Second, the President makes one very bold assumption in his projections, resulting in $338bln in additional revenue over the next decade.  This assumption is based on the President’s belief that he can allow Bush-era tax cuts for those making more than $250k per year to expire in 2012.  The President was unable to secure such concessions last year when he controlled both sides of Congress and now that Democrats relinquished control of the House, he may face an even more difficult time allowing those cuts to expire.

Finally, the President believes it is possible to cut non-security discretionary spending by 11%, from $507 bln in 2011 to $453 bln in 2021, without factoring in the impact of inflation.  Excluding the fact that this has never been accomplished previously, cutting such forms of spending in the face of a weak economic recovery would do nothing to bolster growth.   As an important aside, non-security discretionary spending only accounts for 12% of all annual outlays.  Even if it was possible to entirely eliminate that category of spending, the annual deficit would still be on the order of $600bln.

The most troubling aspect of the Presidential Budget went almost completely unnoticed, not due to its lack of importance, but merely because it is becoming accepted as an inevitability.  Tucked deep into the 200+ page budget proposal is one line identified as Net Interest.

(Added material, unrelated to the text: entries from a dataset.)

`config.mk`:
```
export PLATFORM = sky130hd
export DESIGN_NAME = abb_queue
export DESIGN_NICKNAME = d
export VERILOG_FILES = /design/src/abb_pkg.sv /design/src/abb_queue.sv
export SDC_FILE = /design/constraint.sdc
export NUM_CORES = 1
export LEC_CHECK = 0
export BUFFER_PORTS_ARGS = -buffer_cell sky130_fd_sc_hd__buf_4
export CAP_MARGIN = 15
export CORE_MARGIN = 2
export CORE_UTILIZATION = 40
export CTS_CLUSTER_DIAMETER = 80
export DETAILED_ROUTE_END_ITERATION = 8
export GPL_ROUTABILITY_DRIVEN = 0
export GPL_TIMING_DRIVEN = 0
export HOLD_SLACK_MARGIN = 0.06
export PLACE_DENSITY_LB_ADDON = 0.05
export SLEW_MARGIN = 10
export SYNTH_ARGS = -nofsm -noshare
export SYNTH_HDL_FRONTEND = slang
export SYNTH_SLANG_ARGS = --single-unit
export TNS_END_PERCENT = 100
```
`constraint.sdc`:
```
create_clock -name clock -period 11.6 [get_ports clock]
set_input_delay 2.32 -clock clock [delete_from_list [all_inputs] [get_ports clock]]
set_output_delay 2.32 -clock clock [all_outputs]
set_load 0.05 [all_outputs]
```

Net interest equals interest payments on the national debt, a figure that will account for annual spending of a staggering $627 bln by 2017 and $844 bln by 2021, more than the cost of Medicare or Medicaid, respectively.

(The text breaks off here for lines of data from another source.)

## config.mk

```make
export PLATFORM = sky130hd
export DESIGN_NAME = wspr_channel_symbol_generator_core_flat
export DESIGN_NICKNAME = d
export VERILOG_FILES = /design/src/hw/rtl/wscg_pkg.sv /design/src/hw/rtl/wscg_if.sv /design/src/hw/rtl/wscg_ram.sv /design/src/hw/rtl/wspr_channel_symbol_generator_core.sv /design/src/flat_wrapper.sv
export SDC_FILE = /design/constraint.sdc
export NUM_CORES = 1
export LEC_CHECK = 0
export BUFFER_PORTS_ARGS = -buffer_cell sky130_fd_sc_hd__buf_2
export CAP_MARGIN = 30
export CORE_ASPECT_RATIO = 2
export CORE_MARGIN = 5
export CORE_UTILIZATION = 65
export DETAILED_ROUTE_END_ITERATION = 8
export GPL_ROUTABILITY_DRIVEN = 0
export PLACE_DENSITY = 0.83
export SLEW_MARGIN = 30
export SYNTH_ARGS = -nofsm -noshare
export SYNTH_HDL_FRONTEND = slang
export SYNTH_SLANG_ARGS = --single-unit
```

## constraint.sdc

```tcl
create_clock -name clk_i -period 19.02 [get_ports clk_i]
set_input_delay 2.853 -clock clk_i [delete_from_list [all_inputs] [get_ports clk_i]]
set_output_delay 2.853 -clock clk_i [all_outputs]
set_load 0.02 [all_outputs]
```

Again, the President makes an assumption that financing costs will be relatively well behaved throughout the next decade.  The President believes the 10-year Treasury will remain at 5.3% from 2017 on.  The 10-year Treasury has been in a period of secular decline since the early 80’s and as we are all reminded countless times, past performance is no guarantee of future results.

Moody’s, the national ratings agency, was quick to issue a report stating that there is “almost no chance” that the President’s budget would pass in Congress.  In addition, Moody’s offered up the possibility that a negative ratings watch would be placed on the US if long-term structural concerns were not addressed.

This will not be the fiscal budget that brought the house down, but the hour of reckoning is approaching at an increasingly faster pace.  Politicians care more about the longevity of their careers than about truly reforming the system.  Eliminating funding for discretionary spending programs will provide a modest amount of cost savings on paper, but will do absolutely nothing to improve our fiscal situation over the long term.